Right now, this dour world needs a heavy “feel good” dose of Angélique Kidjo’s infectious joy, her get-up-and-dance attitude, and her ability to bridge cultures. The Benin (West Africa) artist that the former Newport Jazz Festival Artistic Director, Christian McBride, described as an entertainer tantamount to James Brown and Prince, gives it her all on this double album,HOPE!! 

This is an album loaded with high-profile guests making a big statement, and it doesn’t matter that some songs are not sung in English. Genre is as fluid as a Kidjo performance. AfroBeat, Afro-pop, and highlife meet American R&B and jazz like congenial, like-minded strangers shaking hands or sharing a warm embrace.

Few, if any, can bring the unbridled joy that Kidjo does by forming one ‘big tent’ with a wide range of artists and cementing a partnership with Pharrell, who produced three of the songs. The list may make your eyes glaze over, but just gleaning the featured artists by track, it includes, besides Pharrell, vocalists Quavo, Ayra Starr, PJ Morton, IZA, Dadju, and more. We will highlight them by track. The expansive project was recorded in Paris and Los Anglers over the past three years.

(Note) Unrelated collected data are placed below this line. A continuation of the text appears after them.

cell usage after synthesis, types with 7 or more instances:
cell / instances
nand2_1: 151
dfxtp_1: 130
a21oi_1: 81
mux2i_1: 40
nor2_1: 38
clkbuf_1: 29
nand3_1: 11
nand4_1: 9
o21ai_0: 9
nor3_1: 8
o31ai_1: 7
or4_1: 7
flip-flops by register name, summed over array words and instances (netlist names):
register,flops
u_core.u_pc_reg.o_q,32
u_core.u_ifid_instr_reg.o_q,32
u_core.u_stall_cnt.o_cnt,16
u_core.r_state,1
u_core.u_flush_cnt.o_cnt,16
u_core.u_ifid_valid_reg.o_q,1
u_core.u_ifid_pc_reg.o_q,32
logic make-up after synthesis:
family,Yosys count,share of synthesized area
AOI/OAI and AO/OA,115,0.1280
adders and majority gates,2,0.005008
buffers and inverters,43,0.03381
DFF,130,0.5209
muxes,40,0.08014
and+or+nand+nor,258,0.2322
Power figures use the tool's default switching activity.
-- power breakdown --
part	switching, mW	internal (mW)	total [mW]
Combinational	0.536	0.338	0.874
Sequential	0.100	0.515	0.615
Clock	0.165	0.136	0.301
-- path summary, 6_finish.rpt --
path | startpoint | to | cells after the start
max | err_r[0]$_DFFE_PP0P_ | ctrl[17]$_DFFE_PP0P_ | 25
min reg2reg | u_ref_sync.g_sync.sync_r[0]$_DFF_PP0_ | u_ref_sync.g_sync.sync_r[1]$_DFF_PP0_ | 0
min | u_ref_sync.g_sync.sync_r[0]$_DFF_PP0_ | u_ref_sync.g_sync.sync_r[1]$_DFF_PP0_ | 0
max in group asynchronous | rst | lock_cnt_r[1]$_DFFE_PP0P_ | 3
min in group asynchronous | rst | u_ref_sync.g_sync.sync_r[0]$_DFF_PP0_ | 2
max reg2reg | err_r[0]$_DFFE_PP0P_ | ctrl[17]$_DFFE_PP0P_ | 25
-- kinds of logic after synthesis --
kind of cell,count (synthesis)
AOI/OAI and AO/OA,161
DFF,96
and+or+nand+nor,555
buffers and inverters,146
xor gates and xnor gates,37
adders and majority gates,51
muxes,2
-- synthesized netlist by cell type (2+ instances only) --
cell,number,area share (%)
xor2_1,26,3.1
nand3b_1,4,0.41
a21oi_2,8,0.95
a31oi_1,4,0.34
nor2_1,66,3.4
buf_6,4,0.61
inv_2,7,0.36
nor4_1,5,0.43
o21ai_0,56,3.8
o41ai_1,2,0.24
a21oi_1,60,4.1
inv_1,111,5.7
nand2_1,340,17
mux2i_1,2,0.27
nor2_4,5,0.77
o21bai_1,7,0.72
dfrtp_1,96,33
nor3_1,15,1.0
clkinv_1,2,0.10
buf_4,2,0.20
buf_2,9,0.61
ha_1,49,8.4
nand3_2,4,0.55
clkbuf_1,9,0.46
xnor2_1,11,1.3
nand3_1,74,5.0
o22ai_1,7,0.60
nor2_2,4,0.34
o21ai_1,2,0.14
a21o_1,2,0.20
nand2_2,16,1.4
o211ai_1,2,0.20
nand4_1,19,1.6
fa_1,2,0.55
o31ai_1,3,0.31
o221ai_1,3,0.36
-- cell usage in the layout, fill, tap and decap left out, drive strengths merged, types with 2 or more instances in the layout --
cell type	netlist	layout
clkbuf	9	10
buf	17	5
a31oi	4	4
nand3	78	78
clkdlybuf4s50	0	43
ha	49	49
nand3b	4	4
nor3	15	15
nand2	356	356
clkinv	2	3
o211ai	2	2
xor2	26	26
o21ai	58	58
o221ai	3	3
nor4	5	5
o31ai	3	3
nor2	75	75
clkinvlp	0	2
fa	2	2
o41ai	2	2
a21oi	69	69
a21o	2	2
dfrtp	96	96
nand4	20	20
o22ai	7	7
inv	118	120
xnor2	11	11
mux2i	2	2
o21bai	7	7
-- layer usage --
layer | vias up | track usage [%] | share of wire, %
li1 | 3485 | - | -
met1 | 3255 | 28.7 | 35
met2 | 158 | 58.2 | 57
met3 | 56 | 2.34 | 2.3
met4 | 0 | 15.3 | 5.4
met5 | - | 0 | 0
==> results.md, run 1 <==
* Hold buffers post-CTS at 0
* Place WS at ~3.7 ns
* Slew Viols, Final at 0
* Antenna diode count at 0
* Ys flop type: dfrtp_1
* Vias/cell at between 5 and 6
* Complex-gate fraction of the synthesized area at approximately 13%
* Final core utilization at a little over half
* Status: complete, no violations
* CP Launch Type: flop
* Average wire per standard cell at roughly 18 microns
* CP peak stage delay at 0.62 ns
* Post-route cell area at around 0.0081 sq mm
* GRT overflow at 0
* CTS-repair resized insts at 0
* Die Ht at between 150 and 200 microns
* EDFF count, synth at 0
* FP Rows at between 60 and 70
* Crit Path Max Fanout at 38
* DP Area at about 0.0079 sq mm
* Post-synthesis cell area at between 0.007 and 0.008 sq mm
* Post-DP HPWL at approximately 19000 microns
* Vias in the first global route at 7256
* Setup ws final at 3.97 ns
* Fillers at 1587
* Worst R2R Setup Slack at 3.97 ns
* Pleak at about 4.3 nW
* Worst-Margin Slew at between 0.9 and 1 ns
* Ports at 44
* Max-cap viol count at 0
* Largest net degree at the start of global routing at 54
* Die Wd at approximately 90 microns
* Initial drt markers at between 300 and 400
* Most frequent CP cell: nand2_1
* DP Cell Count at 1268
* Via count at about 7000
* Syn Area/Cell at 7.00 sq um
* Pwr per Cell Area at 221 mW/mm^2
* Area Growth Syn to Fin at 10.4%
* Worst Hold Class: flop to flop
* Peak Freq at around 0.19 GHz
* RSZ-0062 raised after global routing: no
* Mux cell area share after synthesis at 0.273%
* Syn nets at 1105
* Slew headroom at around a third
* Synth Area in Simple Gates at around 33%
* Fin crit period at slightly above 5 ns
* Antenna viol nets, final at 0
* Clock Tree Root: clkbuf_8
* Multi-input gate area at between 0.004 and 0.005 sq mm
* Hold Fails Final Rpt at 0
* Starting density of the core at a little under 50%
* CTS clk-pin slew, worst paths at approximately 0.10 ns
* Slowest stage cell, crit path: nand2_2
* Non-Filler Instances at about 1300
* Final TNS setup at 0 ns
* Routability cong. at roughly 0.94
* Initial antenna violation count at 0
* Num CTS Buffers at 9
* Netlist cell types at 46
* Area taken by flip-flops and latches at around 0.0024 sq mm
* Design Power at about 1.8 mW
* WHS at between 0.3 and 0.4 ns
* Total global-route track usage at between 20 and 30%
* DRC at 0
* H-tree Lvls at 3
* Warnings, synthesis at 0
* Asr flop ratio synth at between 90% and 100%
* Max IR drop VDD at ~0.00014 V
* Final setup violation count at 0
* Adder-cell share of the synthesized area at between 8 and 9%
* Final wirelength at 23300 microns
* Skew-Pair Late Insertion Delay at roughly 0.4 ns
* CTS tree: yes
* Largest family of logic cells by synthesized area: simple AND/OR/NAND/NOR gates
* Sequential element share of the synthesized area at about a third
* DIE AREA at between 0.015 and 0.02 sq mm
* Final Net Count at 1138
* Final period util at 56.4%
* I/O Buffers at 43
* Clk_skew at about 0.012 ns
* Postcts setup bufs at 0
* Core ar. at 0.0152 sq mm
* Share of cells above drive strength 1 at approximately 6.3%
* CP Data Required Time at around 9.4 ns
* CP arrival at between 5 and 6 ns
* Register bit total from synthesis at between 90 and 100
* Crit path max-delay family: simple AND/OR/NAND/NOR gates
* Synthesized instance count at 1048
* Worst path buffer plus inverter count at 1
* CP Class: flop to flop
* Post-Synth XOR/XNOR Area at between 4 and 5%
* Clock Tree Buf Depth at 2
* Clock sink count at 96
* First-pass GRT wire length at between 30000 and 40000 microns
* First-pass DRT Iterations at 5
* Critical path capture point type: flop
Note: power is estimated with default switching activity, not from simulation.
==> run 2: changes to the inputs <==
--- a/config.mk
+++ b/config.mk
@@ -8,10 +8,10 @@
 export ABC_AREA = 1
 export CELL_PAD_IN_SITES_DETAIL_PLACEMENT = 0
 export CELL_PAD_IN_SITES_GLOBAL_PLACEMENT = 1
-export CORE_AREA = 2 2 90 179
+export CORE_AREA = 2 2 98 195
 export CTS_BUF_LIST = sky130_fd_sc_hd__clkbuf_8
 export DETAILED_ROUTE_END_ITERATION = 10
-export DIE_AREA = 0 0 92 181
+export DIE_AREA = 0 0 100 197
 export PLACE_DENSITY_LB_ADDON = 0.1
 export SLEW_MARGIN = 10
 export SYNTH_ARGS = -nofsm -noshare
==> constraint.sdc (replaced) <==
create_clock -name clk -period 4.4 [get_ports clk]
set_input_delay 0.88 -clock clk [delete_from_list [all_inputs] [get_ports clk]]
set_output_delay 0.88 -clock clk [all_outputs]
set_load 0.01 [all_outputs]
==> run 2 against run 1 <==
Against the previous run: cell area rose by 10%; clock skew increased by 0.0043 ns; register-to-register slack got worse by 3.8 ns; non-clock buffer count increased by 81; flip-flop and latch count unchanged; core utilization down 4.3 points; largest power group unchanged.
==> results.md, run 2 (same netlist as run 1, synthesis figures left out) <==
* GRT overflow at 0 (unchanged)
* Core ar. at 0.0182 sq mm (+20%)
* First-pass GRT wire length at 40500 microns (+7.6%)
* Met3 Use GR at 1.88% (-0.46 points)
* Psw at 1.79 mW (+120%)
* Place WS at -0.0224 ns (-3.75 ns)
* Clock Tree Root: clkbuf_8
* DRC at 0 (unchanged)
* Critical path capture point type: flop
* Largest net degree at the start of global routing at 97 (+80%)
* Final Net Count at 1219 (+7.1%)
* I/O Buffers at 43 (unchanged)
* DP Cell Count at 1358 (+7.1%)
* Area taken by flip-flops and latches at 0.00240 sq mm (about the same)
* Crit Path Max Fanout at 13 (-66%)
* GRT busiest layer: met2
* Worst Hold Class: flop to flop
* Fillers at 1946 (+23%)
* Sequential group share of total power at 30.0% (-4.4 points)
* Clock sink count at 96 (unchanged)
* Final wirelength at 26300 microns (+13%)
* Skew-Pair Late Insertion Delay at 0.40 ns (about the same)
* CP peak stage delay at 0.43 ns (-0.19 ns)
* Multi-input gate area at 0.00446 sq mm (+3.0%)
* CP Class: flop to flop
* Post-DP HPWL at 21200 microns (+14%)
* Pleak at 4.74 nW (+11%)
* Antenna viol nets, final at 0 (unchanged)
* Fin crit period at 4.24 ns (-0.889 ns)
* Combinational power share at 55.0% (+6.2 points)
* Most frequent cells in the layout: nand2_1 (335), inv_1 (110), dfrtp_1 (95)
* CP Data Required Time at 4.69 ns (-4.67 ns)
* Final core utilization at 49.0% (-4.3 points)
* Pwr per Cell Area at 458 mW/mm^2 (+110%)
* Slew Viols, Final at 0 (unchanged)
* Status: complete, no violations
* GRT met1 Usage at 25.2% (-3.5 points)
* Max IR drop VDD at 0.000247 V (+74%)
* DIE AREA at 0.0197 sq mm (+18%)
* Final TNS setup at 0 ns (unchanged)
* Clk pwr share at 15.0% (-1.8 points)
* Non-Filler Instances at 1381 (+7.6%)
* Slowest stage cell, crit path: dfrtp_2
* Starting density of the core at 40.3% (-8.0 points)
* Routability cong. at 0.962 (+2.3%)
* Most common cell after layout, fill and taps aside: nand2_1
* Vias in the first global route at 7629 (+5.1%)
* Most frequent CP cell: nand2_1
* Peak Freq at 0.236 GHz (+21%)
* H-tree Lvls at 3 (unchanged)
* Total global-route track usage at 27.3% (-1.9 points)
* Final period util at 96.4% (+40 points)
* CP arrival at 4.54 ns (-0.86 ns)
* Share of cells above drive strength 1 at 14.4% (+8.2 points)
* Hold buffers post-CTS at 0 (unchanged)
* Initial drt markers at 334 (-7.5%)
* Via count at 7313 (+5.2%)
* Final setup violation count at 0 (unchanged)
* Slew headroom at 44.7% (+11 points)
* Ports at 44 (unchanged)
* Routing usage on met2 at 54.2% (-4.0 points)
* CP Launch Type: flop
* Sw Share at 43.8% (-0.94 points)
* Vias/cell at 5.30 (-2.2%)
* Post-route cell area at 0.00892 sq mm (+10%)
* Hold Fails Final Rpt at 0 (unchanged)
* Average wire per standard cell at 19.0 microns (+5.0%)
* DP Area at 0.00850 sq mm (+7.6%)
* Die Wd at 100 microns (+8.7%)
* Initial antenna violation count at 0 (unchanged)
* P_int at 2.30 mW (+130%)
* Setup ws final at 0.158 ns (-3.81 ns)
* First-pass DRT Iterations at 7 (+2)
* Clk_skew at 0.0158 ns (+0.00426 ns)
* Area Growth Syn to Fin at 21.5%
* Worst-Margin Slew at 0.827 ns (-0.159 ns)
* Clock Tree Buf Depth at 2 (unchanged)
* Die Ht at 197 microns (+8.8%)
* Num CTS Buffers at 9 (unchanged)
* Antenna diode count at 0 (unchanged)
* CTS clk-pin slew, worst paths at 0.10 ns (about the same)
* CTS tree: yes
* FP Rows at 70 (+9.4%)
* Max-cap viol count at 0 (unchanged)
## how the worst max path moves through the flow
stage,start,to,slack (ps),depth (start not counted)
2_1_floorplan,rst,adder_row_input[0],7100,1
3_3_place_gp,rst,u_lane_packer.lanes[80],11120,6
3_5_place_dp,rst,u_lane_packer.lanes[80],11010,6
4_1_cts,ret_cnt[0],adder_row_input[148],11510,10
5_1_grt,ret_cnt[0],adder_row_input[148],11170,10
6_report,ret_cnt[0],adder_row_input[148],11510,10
===== src/rtl/fanctrl_cfg_pkg.sv =====
// Shared constants, FSM states and helpers for the fan-control sequencer.
package fanctrl_cfg_pkg;

  localparam logic [3:0] ADDR_CTRL   = 4'd0;
  localparam logic [3:0] ADDR_A0     = 4'd1;
  localparam logic [3:0] ADDR_A1     = 4'd2;
  localparam logic [3:0] ADDR_B0     = 4'd3;
  localparam logic [3:0] ADDR_B1     = 4'd4;
  localparam logic [3:0] ADDR_B2     = 4'd5;
  localparam logic [3:0] ADDR_SET    = 4'd6;
  localparam logic [3:0] ADDR_MIN    = 4'd7;
  localparam logic [3:0] ADDR_PERIOD = 4'd8;

  localparam int PERIOD_RST = 255;

  typedef enum logic [1:0] {
    IDLE,
    DATA,
    COMMIT
  } state_t;

  function automatic logic [1:0] nib_count(
    input logic [3:0] addr
  );
    return (addr == ADDR_PERIOD) ? 2'd3 : 2'd2;
  endfunction

endpackage
File: config.mk
export PLATFORM = sky130hd
export DESIGN_NAME = uart_rx_os16
export DESIGN_NICKNAME = d
export VERILOG_FILES = /design/src/rtl/uart_rx_os16.sv
export SDC_FILE = /design/constraint.sdc
export NUM_CORES = 1
export LEC_CHECK = 0
export ABC_AREA = 1
export BUFFER_PORTS_ARGS = -buffer_cell sky130_fd_sc_hd__buf_4
export CORE_MARGIN = 5
export CORE_UTILIZATION = 48
export CTS_CLUSTER_DIAMETER = 150
export CTS_CLUSTER_SIZE = 20
export DETAILED_ROUTE_END_ITERATION = 10
export PLACE_DENSITY = 0.79
export SLEW_MARGIN = 20
export SYNTH_ARGS = -nofsm -noshare
export SYNTH_HDL_FRONTEND = slang
export SYNTH_SLANG_ARGS = --single-unit
File: constraint.sdc
create_clock -name clk -period 1.4 [get_ports clk]
set_clock_uncertainty 0.1 [all_clocks]
set_input_delay 0.14 -clock clk [delete_from_list [all_inputs] [get_ports clk]]
set_output_delay 0.14 -clock clk [all_outputs]
set_load 0.01 [all_outputs]
File: src/rtl/branch_ctrl.sv
// -----------------------------------------------------------------------------
// branch_ctrl
// Resolves one RV32I conditional branch at a time around a shared, external
// comparator. A request is captured in IDLE, evaluated in EVAL (one cycle),
// and on a mispredict the controller issues a one-cycle PC redirect followed
// by FLUSH_CYCLES cycles of pipeline flush. Saturating taken/mispredict
// counters are kept for performance monitoring.
//
// Ports:
//   clk, rst            clock; synchronous active-high reset
//   br_valid_i/ready_o  request handshake
//   br_funct3_i         branch condition
//   br_pc_i, br_imm_i   branch PC and sign-extended B-type immediate
//   br_pred_taken_i     front-end static prediction
//   rs1_data_i/rs2_data_i  operands
//   cmp_rs1_o/cmp_rs2_o/cmp_unsign_o  operands and mode to the comparator
//   cmp_less_i/cmp_equal_i            comparator results (combinational)
//   redirect_valid_o/redirect_pc_o    one-cycle redirect strobe and target
//   flush_o             kill younger instructions
//   illegal_o           one-cycle strobe on unsupported funct3
//   taken_cnt_o/mispred_cnt_o         saturating performance counters
// -----------------------------------------------------------------------------
module branch_ctrl #(
   parameter int FLUSH_CYCLES = 2,
   parameter int CNT_W        = 16
) (
   input  logic             clk,
   input  logic             rst,
   input  logic             br_valid_i,
   output logic             br_ready_o,
   input  logic [2:0]       br_funct3_i,
   input  logic [31:0]      br_pc_i,
   input  logic [31:0]      br_imm_i,
   input  logic             br_pred_taken_i,
   input  logic [31:0]      rs1_data_i,
   input  logic [31:0]      rs2_data_i,
   output logic [31:0]      cmp_rs1_o,
   output logic [31:0]      cmp_rs2_o,
   output logic             cmp_unsign_o,
   input  logic             cmp_less_i,
   input  logic             cmp_equal_i,
   output logic             redirect_valid_o,
   output logic [31:0]      redirect_pc_o,
   output logic             flush_o,
   output logic             illegal_o,
   output logic [CNT_W-1:0] taken_cnt_o,
   output logic [CNT_W-1:0] mispred_cnt_o
);

   // A zero-length flush still needs a legal (1-bit) counter vector.
   localparam int FC_W = (FLUSH_CYCLES > 0) ? $clog2(FLUSH_CYCLES + 1) : 1;
   localparam logic [FC_W-1:0] FC_LOAD = FC_W'(FLUSH_CYCLES);
   localparam logic [FC_W-1:0] FC_ONE  = FC_W'(1);

   typedef enum logic [1:0] {
      S_IDLE  = 2'd0,
      S_EVAL  = 2'd1,
      S_FLUSH = 2'd2
   } state_t;

   state_t            r_state;
   state_t            w_state_nxt;

   logic [2:0]        r_funct3;
   logic [31:0]       r_pc;
   logic [31:0]       r_imm;
   logic              r_pred;
   logic [31:0]       r_rs1;
   logic [31:0]       r_rs2;
   logic [31:0]       r_redir_pc;
   logic [CNT_W-1:0]  r_taken_cnt;
   logic [CNT_W-1:0]  r_mispred_cnt;
   logic [FC_W-1:0]   r_flush_cnt;

   logic              w_accept;
   logic              w_eval;
   logic              w_illegal;
   logic              w_taken;
   logic              w_mispred;
   logic [31:0]       w_target;

   // funct3 010/011 are not conditional branches in RV32I.
   function automatic logic f_is_illegal(input logic [2:0] funct3);
      return (funct3[2:1] == 2'b01);
   endfunction

   // Map comparator results onto the branch condition.
   function automatic logic f_decode_taken(input logic [2:0] funct3,
                                           input logic       less,
                                           input logic       equal);
      logic taken;
      case (funct3)
         3'b000:  taken = equal;
         3'b001:  taken = ~equal;
         3'b100:  taken = less;
         3'b110:  taken = less;
         3'b101:  taken = ~less;
         3'b111:  taken = ~less;
         default: taken = 1'b0;
      endcase
      return taken;
   endfunction

   // Increment that sticks at all-ones instead of wrapping.
   function automatic logic [CNT_W-1:0] f_sat_inc(input logic [CNT_W-1:0] v);
      return (&v) ? v : (v + {{(CNT_W-1){1'b0}}, 1'b1});
   endfunction

   // Next-state and EVAL-cycle outcome decode.
   always_comb begin
      w_state_nxt = r_state;
      w_illegal   = 1'b0;
      w_taken     = 1'b0;
      w_mispred   = 1'b0;
      w_target    = r_pc + 32'd4;
      case (r_state)
         S_IDLE: begin
            if (w_accept) begin
               w_state_nxt = S_EVAL;
            end else begin
               w_state_nxt = S_IDLE;
            end
         end
         S_EVAL: begin
            w_illegal = f_is_illegal(r_funct3);
            // Illegal encodings resolve as not-taken and correctly predicted.
            w_taken   = ~w_illegal & f_decode_taken(r_funct3, cmp_less_i, cmp_equal_i);
            w_mispred = ~w_illegal & (w_taken ^ r_pred);
            if (w_taken) begin
               w_target = r_pc + r_imm;
            end else begin
               w_target = r_pc + 32'd4;
            end
            if (w_mispred && (FLUSH_CYCLES > 0)) begin
               w_state_nxt = S_FLUSH;
            end else begin
               w_state_nxt = S_IDLE;
            end
         end
         S_FLUSH: begin
            if (r_flush_cnt <= FC_ONE) begin
               w_state_nxt = S_IDLE;
            end else begin
               w_state_nxt = S_FLUSH;
            end
         end
         default: begin
            w_state_nxt = S_IDLE;
         end
      endcase
   end

   // Handshake and strobes; reset suppresses them so a pending redirect is dropped.
   assign br_ready_o       = (r_state == S_IDLE) & ~rst;
   assign w_accept         = br_valid_i & br_ready_o;
   assign w_eval           = (r_state == S_EVAL) & ~rst;
   assign redirect_valid_o = w_eval & w_mispred;
   assign illegal_o        = w_eval & w_illegal;
   assign redirect_pc_o    = redirect_valid_o ? w_target : r_redir_pc;
   assign flush_o          = (r_state == S_FLUSH);
   assign cmp_rs1_o        = r_rs1;
   assign cmp_rs2_o        = r_rs2;
   assign cmp_unsign_o     = r_funct3[1];
   assign taken_cnt_o      = r_taken_cnt;
   assign mispred_cnt_o    = r_mispred_cnt;

   // State register.
   always_ff @(posedge clk) begin
      if (rst) begin
         r_state <= S_IDLE;
      end else begin
         r_state <= w_state_nxt;
      end
   end

   // Request capture; these registers alone feed the comparator.
   always_ff @(posedge clk) begin
      if (rst) begin
         r_funct3 <= 3'd0;
         r_pc     <= 32'd0;
         r_imm    <= 32'd0;
         r_pred   <= 1'b0;
         r_rs1    <= 32'd0;
         r_rs2    <= 32'd0;
      end else if (w_accept) begin
         r_funct3 <= br_funct3_i;
         r_pc     <= br_pc_i;
         r_imm    <= br_imm_i;
         r_pred   <= br_pred_taken_i;
         r_rs1    <= rs1_data_i;
         r_rs2    <= rs2_data_i;
      end
   end

   // Remember the last redirect target so redirect_pc_o holds between strobes.
   always_ff @(posedge clk) begin
      if (rst) begin
         r_redir_pc <= 32'd0;
      end else if (redirect_valid_o) begin
         r_redir_pc <= w_target;
      end
   end

   // Flush length down-counter, loaded as EVAL hands over to FLUSH.
   always_ff @(posedge clk) begin
      if (rst) begin
         r_flush_cnt <= '0;
      end else if (w_eval && w_mispred) begin
         r_flush_cnt <= FC_LOAD;
      end else if ((r_state == S_FLUSH) && (r_flush_cnt != '0)) begin
         r_flush_cnt <= r_flush_cnt - FC_ONE;
      end
   end

   // Saturating performance counters, updated only on the EVAL cycle.
   always_ff @(posedge clk) begin
      if (rst) begin
         r_taken_cnt   <= '0;
         r_mispred_cnt <= '0;
      end else if (w_eval) begin
         if (w_taken) begin
            r_taken_cnt <= f_sat_inc(r_taken_cnt);
         end
         if (w_mispred) begin
            r_mispred_cnt <= f_sat_inc(r_mispred_cnt);
         end
      end
   end

endmodule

This is the way many mega stars make records now: inviting a who’s who across musical genres, even though they could likely make just as effective a record with their own bands. This was true for Mavis Staples’Sad and Beautiful World, too. The guests, in that sense, become more symbolic, suggesting unity across a broader spectrum. Cynics term this a marketing ploy, which is true when applied to regular ‘stars,’ those at a level below the likes of Staples and Kidjo.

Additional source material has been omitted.